それは大魔獣側から見てもそう思える事。次の攻防を凌ぎ切れば大魔獣の勝ち。だからこそ、今までで1番慎重な心持ちで大魔獣は獲物達が動くのを待つ。
そして、アミス達の作戦が決まる。
陣形を作り直すアミス達に反応して、大魔獣の目がゆっくりと開かれる。それに気づきながらも、アミス達は気にせずに動く。
敵が再び大魔獣一体だけになったことにより、前衛、後衛、上空という3つに分かれた形となる。
前衛にタリサ、リン、聖獣剣士、≪ 剣聖 ≫。
後衛にアミスとジーブル。その後ろに未だに意識を取り戻していないサンとそれを守る形のラス。そして、アミスに呼び出された5体の聖獣が後衛の4人を囲む。
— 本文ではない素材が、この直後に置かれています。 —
### config.mk
export PLATFORM = sky130hd
export DESIGN_NAME = fpf_hazard_fwd
export DESIGN_NICKNAME = d
export VERILOG_FILES = /design/src/rtl/fpf_pkg.sv /design/src/rtl/fpf_hazard_fwd.sv
export SDC_FILE = /design/constraint.sdc
export NUM_CORES = 1
export LEC_CHECK = 0
export BUFFER_PORTS_ARGS = -buffer_cell sky130_fd_sc_hd__buf_4
export CAP_MARGIN = 20
export CORE_AREA = 3 3 164 230
export CTS_BUF_LIST = sky130_fd_sc_hd__clkbuf_2
export DETAILED_ROUTE_END_ITERATION = 10
export DIE_AREA = 0 0 167 233
export GPL_ROUTABILITY_DRIVEN = 0
export PLACE_DENSITY = 0.76
export SYNTH_ARGS = -nofsm -noshare
export SYNTH_HDL_FRONTEND = slang
export SYNTH_SLANG_ARGS = --single-unit
### constraint.sdc
create_clock -name ref_clk -period 6.9 [get_ports ref_clk]
set_input_delay 1.38 -clock ref_clk [delete_from_list [all_inputs] [get_ports ref_clk]]
set_output_delay 1.38 -clock ref_clk [all_outputs]
set_load 0.005 [all_outputs]
### src/rtl/fpf_pkg.sv
package fpf_pkg;

    // Width of a float register and of a core register write.
    localparam int DATA_W = 32;
    // Number of float registers held in the float register file.
    localparam int FLT_REGS = 8;
    // Width of a float register index.
    localparam int FLT_IDX_W = 3;
    // Width of a core destination code.
    localparam int CORE_DST_W = 4;
    // Reset value of every data flip-flop.
    localparam logic [DATA_W-1:0] DATA_RST = 32'h0000_0000;

    // Pipeline slots that the block tracks, from operand read to execute.
    localparam int ST_R1 = 0;
    localparam int ST_R2 = 1;
    localparam int ST_E1 = 2;
    localparam int ST_E2 = 3;
    localparam int ST_E3 = 4;
    localparam int STAGES = 5;

    // Core destinations of a float-to-core move.
    localparam logic [CORE_DST_W-1:0] CORE_ACC = 4'h0;
    localparam logic [CORE_DST_W-1:0] CORE_PRODUCT = 4'h1;
    localparam logic [CORE_DST_W-1:0] CORE_MULTIPLICAND = 4'h2;
    localparam logic [CORE_DST_W-1:0] CORE_AUX_BASE = 4'h3;

    // Operation classes that the hazard logic distinguishes.
    typedef enum logic [2:0] {
        OP_NONE,
        OP_FLOAT_MULTIPLY,
        OP_FLOAT_ADD,
        OP_FLOAT_SUBTRACT,
        OP_FLOAT_MULTIPLY_ACC,
        OP_MOVE_FLT_TO_CORE,
        OP_MOVE_FLT_TO_FLT,
        OP_OTHER
    } fpf_op_t;

    // One instruction as it travels through the tracked slots.
    typedef struct packed {
        logic valid;
        fpf_op_t op;
        logic [FLT_IDX_W-1:0] dst;
        logic [FLT_IDX_W-1:0] src;
        logic [CORE_DST_W-1:0] core_dst;
    } fpf_instr_t;

    // One write into the core register file.
    typedef struct packed {
        logic valid;
        logic [CORE_DST_W-1:0] core_dst;
        logic [DATA_W-1:0] data;
    } fpf_core_wr_t;

endpackage : fpf_pkg

### src/rtl/fpf_hazard_fwd.sv
// Overview of operation
// RQ1 - Hazard: two-cycle producer then matching float-to-core move.
// RQ2 - Hazard makes the move deliver the old value.
// RQ3 - Producer result is forwarded in third execute phase.
// RQ4 - Stall in third execute phase defeats forwarding.
// RQ5 - Producers: multiply, add, subtract, multiply-accumulate only.
// RQ6 - Only moves into core registers read stale.
// RQ7 - Float-to-float moves always get the forwarded result.
// RQ8 - Move samples its source entering second read phase.
// RQ9 - Without stalls, forwarding gives two-cycle apparent latency.
// RQ10 - Software keeps three slots before dependent move.
// RQ11 - Read phases then three execute phases, shared pipeline.
module fpf_hazard_fwd (
    input wire logic ref_clk, // Pipeline clock, 10 MHz.
    input wire logic sys_rst, // Synchronous reset, active high.
    input fpf_pkg::fpf_instr_t issue, // Instruction entering first read.
    output logic issue_ready, // High when the issue slot is free.
    input wire logic pipe_stall, // Whole pipeline holds this cycle.
    input wire logic [fpf_pkg::DATA_W-1:0] fpu_e3_result, // E3 producer result.
    output fpf_pkg::fpf_instr_t e3_instr, // Instruction now in E3.
    output fpf_pkg::fpf_core_wr_t core_wr, // Write to core registers.
    output logic stale_read // Pulse: move sampled a stale value.
);

    ////////////////////////////////////////////////////////////////////////
    // Declarations.

    // Instruction held in each tracked slot.
    fpf_pkg::fpf_instr_t stg_ff [fpf_pkg::STAGES];
    // Operand carried alongside a move from E1 to E3.
    logic [fpf_pkg::DATA_W-1:0] opd_ff [fpf_pkg::ST_E1:fpf_pkg::ST_E3];
    // Operand captured by the move sitting in the second read slot.
    logic [fpf_pkg::DATA_W-1:0] r2_opd_ff;
    // Set once the move in the second read slot has sampled.
    logic r2_smp_ff;
    // Float register file.
    logic [fpf_pkg::DATA_W-1:0] flt_rf_ff [fpf_pkg::FLT_REGS];
    // Registered core write and stale flag.
    fpf_pkg::fpf_core_wr_t core_wr_ff;
    logic stale_ff;

    fpf_pkg::fpf_instr_t r2_ins; // Instruction in the second read slot.
    fpf_pkg::fpf_instr_t e3_ins; // Instruction in the third execute slot.
    logic e3_prod; // A two-cycle producer sits in E3.
    logic r2_f2c; // A float-to-core move sits in R2.
    logic r2_f2f; // A float-to-float move sits in R2.
    logic src_match; // R2 source equals E3 destination.
    logic fwd_hit; // Forwarding from E3 reaches R2 this cycle.
    logic [fpf_pkg::DATA_W-1:0] live_opd; // Value R2 would sample now.
    logic [fpf_pkg::DATA_W-1:0] r2_opd; // Operand R2 hands to E1.
    logic nxt_stale; // Stale sample taken this cycle.

    ////////////////////////////////////////////////////////////////////////
    // Hazard detection and forwarding.

    assign r2_ins = stg_ff[fpf_pkg::ST_R2];
    assign e3_ins = stg_ff[fpf_pkg::ST_E3];

    // The next instruction may only enter while the pipeline moves.
    assign issue_ready = !pipe_stall;

    // Classify the producer in E3 and the reader in R2.
    always_comb begin
        // RQ5 affected producers
        e3_prod = e3_ins.valid &&
            (e3_ins.op == fpf_pkg::OP_FLOAT_MULTIPLY ||
             e3_ins.op == fpf_pkg::OP_FLOAT_ADD ||
             e3_ins.op == fpf_pkg::OP_FLOAT_SUBTRACT ||
             e3_ins.op == fpf_pkg::OP_FLOAT_MULTIPLY_ACC);
        // RQ6 core destination moves
        r2_f2c = r2_ins.valid && r2_ins.op == fpf_pkg::OP_MOVE_FLT_TO_CORE;
        r2_f2f = r2_ins.valid && r2_ins.op == fpf_pkg::OP_MOVE_FLT_TO_FLT;
        // RQ1 hazard source match
        src_match = e3_prod && (e3_ins.dst == r2_ins.src);
    end

    // Forwarding path into the second read slot. The core-read path taps
    // the E3 result only while the pipeline moves, so a stall there lets
    // the move see the register file instead. The float-to-float path has
    // its own tap that holds through the stall.
    always_comb begin
        // RQ3 forward in E3
        // RQ4 stall defeats forwarding
        // RQ7 float moves forwarded
        fwd_hit = src_match && (r2_f2f || !pipe_stall);
        // Producers still in E1 or E2 are not forwarded at all; the
        // instruction stream keeps them three slots ahead.
        // RQ10 software spacing relied on
        if (fwd_hit) begin
            live_opd = fpu_e3_result;
        end else begin
            live_opd = flt_rf_ff[r2_ins.src];
        end
        // RQ8 sample entering R2
        if (r2_f2f || !r2_smp_ff) begin
            r2_opd = live_opd;
        end else begin
            r2_opd = r2_opd_ff;
        end
        // RQ2 stale value delivered
        nxt_stale = r2_f2c && !r2_smp_ff && src_match && pipe_stall;
    end

    ////////////////////////////////////////////////////////////////////////
    // Pipeline slots.

    // All slots move together; a stall freezes every slot at once.
    always_ff @(posedge ref_clk) begin
        if (sys_rst) begin
            for (int i = 0; i < fpf_pkg::STAGES; i++) begin
                stg_ff[i] <= '0;
            end
        end else if (!pipe_stall) begin
            // RQ11 shared pipeline shift
            stg_ff[fpf_pkg::ST_R1] <= issue;
            for (int i = 1; i < fpf_pkg::STAGES; i++) begin
                stg_ff[i] <= stg_ff[i-1];
            end
        end
    end

    // Operand capture in R2. A core move keeps its first sample through a
    // stall, which is what lets a stale value survive.
    always_ff @(posedge ref_clk) begin
        if (sys_rst) begin
            r2_opd_ff <= fpf_pkg::DATA_RST;
            r2_smp_ff <= 1'b0;
        end else if (pipe_stall) begin
            // RQ8 hold first sample
            r2_opd_ff <= r2_opd;
            r2_smp_ff <= r2_ins.valid;
        end else begin
            // A new instruction arrives and has not sampled yet.
            r2_opd_ff <= fpf_pkg::DATA_RST;
            r2_smp_ff <= 1'b0;
        end
    end

    // Operands travel with their move through the execute slots.
    always_ff @(posedge ref_clk) begin
        if (sys_rst) begin
            for (int i = fpf_pkg::ST_E1; i <= fpf_pkg::ST_E3; i++) begin
                opd_ff[i] <= fpf_pkg::DATA_RST;
            end
        end else if (!pipe_stall) begin
            opd_ff[fpf_pkg::ST_E1] <= r2_opd;
            for (int i = fpf_pkg::ST_E2; i <= fpf_pkg::ST_E3; i++) begin
                opd_ff[i] <= opd_ff[i-1];
            end
        end
    end

    ////////////////////////////////////////////////////////////////////////
    // Register writes.

    // Float results retire as E3 completes; the write lands one cycle
    // after the forward, which is why forwarding is needed at all.
    always_ff @(posedge ref_clk) begin
        if (sys_rst) begin
            for (int i = 0; i < fpf_pkg::FLT_REGS; i++) begin
                flt_rf_ff[i] <= fpf_pkg::DATA_RST;
            end
        end else if (!pipe_stall && e3_prod) begin
            // RQ9 result retires late
            flt_rf_ff[e3_ins.dst] <= fpu_e3_result;
        end else if (!pipe_stall && e3_ins.valid &&
                e3_ins.op == fpf_pkg::OP_MOVE_FLT_TO_FLT) begin
            flt_rf_ff[e3_ins.dst] <= opd_ff[fpf_pkg::ST_E3];
        end
    end

    // Core register write from a float-to-core move leaving E3.
    always_ff @(posedge ref_clk) begin
        if (sys_rst) begin
            core_wr_ff <= '0;
        end else begin
            core_wr_ff.valid <= !pipe_stall && e3_ins.valid &&
                e3_ins.op == fpf_pkg::OP_MOVE_FLT_TO_CORE;
            core_wr_ff.core_dst <= e3_ins.core_dst;
            core_wr_ff.data <= opd_ff[fpf_pkg::ST_E3];
        end
    end

    // Stale-read flag, one cycle after the bad sample.
    always_ff @(posedge ref_clk) begin
        if (sys_rst) begin
            stale_ff <= 1'b0;
        end else begin
            stale_ff <= nxt_stale;
        end
    end

    assign e3_instr = e3_ins;
    assign core_wr = core_wr_ff;
    assign stale_read = stale_ff;
endmodule : fpf_hazard_fwd

== Word-level counts from Yosys, hierarchy flattened ==
Memories as Yosys holds them, arrays and structs flattened.
Index checks and enable logic that the tools add are counted.
Word-level totals
  bits in registers: 71
  bits in latches: 0
  bits in writable memories: 422
  ROM bits: 0
  input bits: 49
  word-level logic and storage cells: 75
  memories kept: 3
Operators by class
  add/subtract/negate cells: 0
  multipliers: 0
  divide/modulo/power cells: 0
  order comparisons: 0
  equal/unequal tests: 9
  shifts and indexed selects: 0
  muxes and demuxes: 26
  bitwise gates (word level): 10
  reductions and logical operators: 21
Memories
  flt_rf_ff: depth 8, width 32, read ports 1, clocked after Yosys merged registers in 0, write ports 8, RTL line fpf_hazard_fwd.sv:37  | logic [fpf_pkg::DATA_W-1:0] flt_rf_ff [fpf_pkg::FLT_REGS];
  opd_ff: depth 3, width 32, read ports 3, clocked after Yosys merged registers in 0, write ports 3, RTL line fpf_hazard_fwd.sv:31  | logic [fpf_pkg::DATA_W-1:0] opd_ff [fpf_pkg::ST_E1:fpf_pkg::ST_E3];
  stg_ff: depth 5, width 14, read ports 5, clocked after Yosys merged registers in 0, write ports 5, RTL line fpf_hazard_fwd.sv:29  | fpf_pkg::fpf_instr_t stg_ff [fpf_pkg::STAGES];
Operators by type and width (number)
  $mux W32: 7
  $mux W14: 5
  $reduce_or A32 Y1: 1
  $eq A3 B3 Y1 const B: 5
  $mux W1: 13
  $logic_and A1 B1 Y1: 12
  $or A1 B1 Y1: 9
  $eq A3 B2 Y1 const B: 2
  $logic_or A1 B1 Y1: 5
  $eq A3 B1 Y1 const B: 1
  $eq A3 B3 Y1: 1
  $mux W3: 1
  $logic_not A1 Y1: 2
  $reduce_or A2 Y1: 1
  $not A1 Y1: 1

== Logic depth before layout (Yosys ltp) ==
  word-level depth: 12
  gate-level depth with buffers: 7

== Worst setup path after synthesis ==
Ideal clock, no wire load.
  kind: input to register
  from: input sys_rst
  to: register r2_opd_ff[30] in the netlist's numbering
  library setup time: 0.130 ns
  arrival: 5.826 ns
  slack: 0.944 ns
  cell stages on the path: 7
  path buffers: 2
  cells stage by stage: clkbuf_1 > nor2b_1 > inv_1 > a21oi_1 > buf_2 > o211ai_1 > o211ai_1
Between the ends
  word-level cells in the longest chain between the ends: 1
RTL lines
  from (decl): RTL line fpf_hazard_fwd.sv:15  | input wire logic sys_rst,
  $reduce_or A2 Y1 (no line)
  to (signal assigned): RTL line fpf_hazard_fwd.sv:126  | r2_opd_ff <= fpf_pkg::DATA_RST;
  to (signal assigned): RTL line fpf_hazard_fwd.sv:130  | r2_opd_ff <= r2_opd;
  to (signal assigned): RTL line fpf_hazard_fwd.sv:134  | r2_opd_ff <= fpf_pkg::DATA_RST;
  to (decl): RTL line fpf_hazard_fwd.sv:33  | logic [fpf_pkg::DATA_W-1:0] r2_opd_ff;
Every way passes these cells.
A chain may end at the register's enable or synchronous reset.

==> impl_metrics.json <==
{
  "worstPathRequired_ns": 7.53,
  "syn2layout_area_growth_pct": 9.29,
  "nNetsFinal": 1645,
  "cts_tree": "built",
  "hold_depth": 1,
  "dieArea_sq_um": 38900,
  "synth_edf_count": 422,
  "post-route-util": 0.652,
  "grt_pass1_wl_mm": 74.7,
  "cts.sinks": 493,
  "port_buffers": 101,
  "fin_tns_setup_ns": 0,
  "async_flop_share": 0,
  "maxSlewViolCount": 0,
  "post-cts-setup-buffer-count": 0,
  "grt_antenna_before_repair": 1,
  "path_cells": "buf_4 > a211oi_1 > and4b_1 > nand2_2 > nand2b_1 > buf_4",
  "netlist_area_sq_um": 21400,
  "firstDrtPassIters": 6,
  "first_global_vias": 13400,
  "fin_crit_sh": 0.464,
  "hold_buffers": 0,
  "dpl.hpwl_mm": 27.1,
  "maxSlewHeadroom": 0.292,
  "worstPathArrival_ns": 3.83,
  "ys_seq_elements": 493,
  "cts-root-buf": "clkbuf_2",
  "via_count": 13100,
  "synth_flop_cell": "edfxtp_1",
  "synth_top_cell_area_share": 0.593,
  "grt_use_total": 0.252,
  "clk_latency_ns": 1.03,
  "post-route-drc-count": 0,
  "wirelength_mm": 48.8,
  "fmaxAchievable_mhz": 312,
  "critPathLaunchType": "input pin",
  "power_w": 0.00571,
  "switchingPower_w": 0.00143,
  "grt_overflow_total": 0,
  "yosysMostFrequentCell": "edfxtp_1",
  "numCtsBuffers": 109,
  "power_frac_seq": 0.599,
  "clock_power_share": 0.321,
  "drt_iter0_markers": 1412,
  "synth.largest_area_cell": "edfxtp_1",
  "tightest_slew_ns": 1.06,
  "clkTransAtPathRegs_ns": 0.10,
  "cts_resized": 0,
  "endpoint_kind": "flop",
  "ys_types": 37,
  "avgSynthCellArea_sq_um": 14.3,
  "ir_drop_mv": 0.132,
  "rows": 82,
  "fin_skew_ns": 0.0619,
  "cap_violations": 0,
  "wire_per_inst_um": 22.7,
  "finalHoldViolCount": 0,
  "worst-setup-path-type": "in -> reg",
  "syn_inst": 1489,
  "cpMostUsedCell": "buf_4",
  "swShare": 0.251,
  "ys_warn_count": 0,
  "crit_fanout": 47,
  "synth_area_leaders": "edfxtp_1 59%, dfxtp_1 6.7%, nor2_1 4.5%",
  "p_comb_frac": 0.080,
  "crit_path_max_incr_delay_ns": 0.62,
  "setup_viol": 0,
  "antenna_left": 0,
  "p_int_w": 0.00427,
  "cp_num_buf_inv": 2,
  "outcome": "complete, no violations",
  "cp.depth": 6,
  "p_per_area_nw_per_um2": 245,
  "reg2regPathDepth": 5,
  "clk_path_buf_depth": 3,
  "synth.top_cells.by_count": "422 x edfxtp_1, 258 x nor2_1, 136 x and2_1",
  "grt_setup_unrepaired": "false",
  "slowest_stage": "nand2_2",
  "grt_start_max_net_pins": 114,
  "die_h_um": 233,
  "p_leak_nw": 8.84,
  "cts_max_level": 3,
  "cp_top_family": "simple AND/OR/NAND/NOR gates",
  "io_pins": 102,
  "vias_per_cell": 6.10,
  "die-width_um": 167,
  "synth_fp_nets": 1538,
  "worstHoldPathType": "reg -> reg",
  "start_util": 0.596,
  "drive_gt1_frac": 0.282,
  "post-route-min-period_ns": 3.20,
  "core_sq_um": 35800,
  "synth_seq_area_share": 0.660,
  "hold-worst-slack_ns": 0.493
}
worst paths after layout:
check           startpoint  slack [ns]               end
min reg2reg  stg_ff[0][57]        0.49       core_wr[33]
min          stg_ff[0][57]        0.49       core_wr[33]
max                sys_rst        3.70  flt_rf_ff[2][25]
max reg2reg  stg_ff[0][68]        3.88  flt_rf_ff[2][25]
placed cells by master (no fill, tap or decap), drive strengths merged, types with 2 or more instances in the layout:
| cell type | synthesis | routed |
|---|---|---|
| bufinv | 0 | 2 |
| mux4 | 64 | 64 |
| xnor2 | 3 | 3 |
| o21ai | 2 | 2 |
| nand2b | 8 | 8 |
| mux2i | 32 | 32 |
| mux2 | 32 | 32 |
| nand4 | 3 | 3 |
| nor2 | 258 | 258 |
| edfxtp | 422 | 422 |
| clkinv | 0 | 29 |
| dfxtp | 71 | 71 |
| clkbuf | 67 | 171 |
| nor2b | 40 | 40 |
| nand2 | 13 | 13 |
| and4b | 2 | 2 |
| or4 | 2 | 2 |
| buf | 66 | 129 |
| nand3 | 129 | 129 |
| o211ai | 127 | 127 |
| inv | 2 | 3 |
| and2 | 136 | 136 |
power groups by stage:
stage	sequential, W	combinational [W]	clock (W)
3_3_place_gp	0.00348	0.000446	0
3_5_place_dp	0.00349	0.000454	0
5_1_grt	0.00343	0.000488	0.00201
6_report	0.00342	0.000457	0.00183
4_1_cts	0.00342	0.000456	0.00188
2_1_floorplan	0.00347	0.000311	0
flip-flops by register name (all words and copies together) (netlist names):
signal / cells
r2_opd_ff: 32
stale_read: 1
flt_rf_ff: 256
core_wr: 37
stg_ff: 70
r2_smp_ff: 1
opd_ff: 96
worst reg2reg max path, stage by stage, from the launching register on:
cell,delay (ns)
edfxtp_1,0.48
a211oi_1,0.36
and4b_1,0.37
nand2_2,0.62
nand2b_1,0.27
buf_4,0.54
per-stage QoR:
step	std cells	area (sq um)	worst slack (ns)
6_report	2151	23300	3.70
4_1_cts	2150	23300	3.58
3_5_place_dp	1947	22300	2.74
3_3_place_gp	1947	22300	2.73
5_1_grt	2151	23300	3.62
2_1_floorplan	1489	21400	0.944
per-layer routing:
metal | part of all wire | vias to the layer above | GRT usage | routed length, um
met1 | 0.38 | 6495 | 0.331 | 18600
li1 | - | 5819 | - | -
met4 | 0.033 | 2 | 0.118 | 1600
met3 | 0.092 | 123 | 0.0476 | 4470
met2 | 0.49 | 672 | 0.412 | 24100
met5 | 0.00053 | - | 0.0141 | 26
area by class of cell:
cell class | count | area (sq um)
diodes | 1 | 2.50
well taps | 462 | 578
flip-flops and latches | 493 | 14100
fillers | 2622 | 12500
clock inverters | 32 | 184
repair buffers | 129 | 968
clock buffers | 171 | 856
multi-input cells | 861 | 6640
inverters | 2 | 12.5
kinds of logic (layout without fill, tap and decap cells):
family	after synthesis	after routing	share of synthesized area
buffers and inverters	135	334	0.0315
xor gates and xnor gates	3	3	0.00123
DFF	493	493	0.660
muxes	128	128	0.110
other	0	1	0
AOI/OAI and AO/OA	132	132	0.0603
and+or+nand+nor	598	598	0.137
Note: power is estimated with default switching activity, not from simulation.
そして、上空にロルティ、≪ 炎獣 ≫、≪ 二角炎馬 ≫
という形となった。
アミスとジーブル、そして、≪ 白翼天女 ≫、≪ 風の乙女 ≫による各種防御魔法により守りを重点的に固める。ラスはその後ろでいつでも魔力の槍を作り出せるように集中して魔力を溜めている。
後はそれぞれが流動的に動きながらチャンスを待ち、それを生かして作戦を実行するだけ。
そして、大魔獣はそれを凌ぐ為に、慎重に警戒を強めるのであった。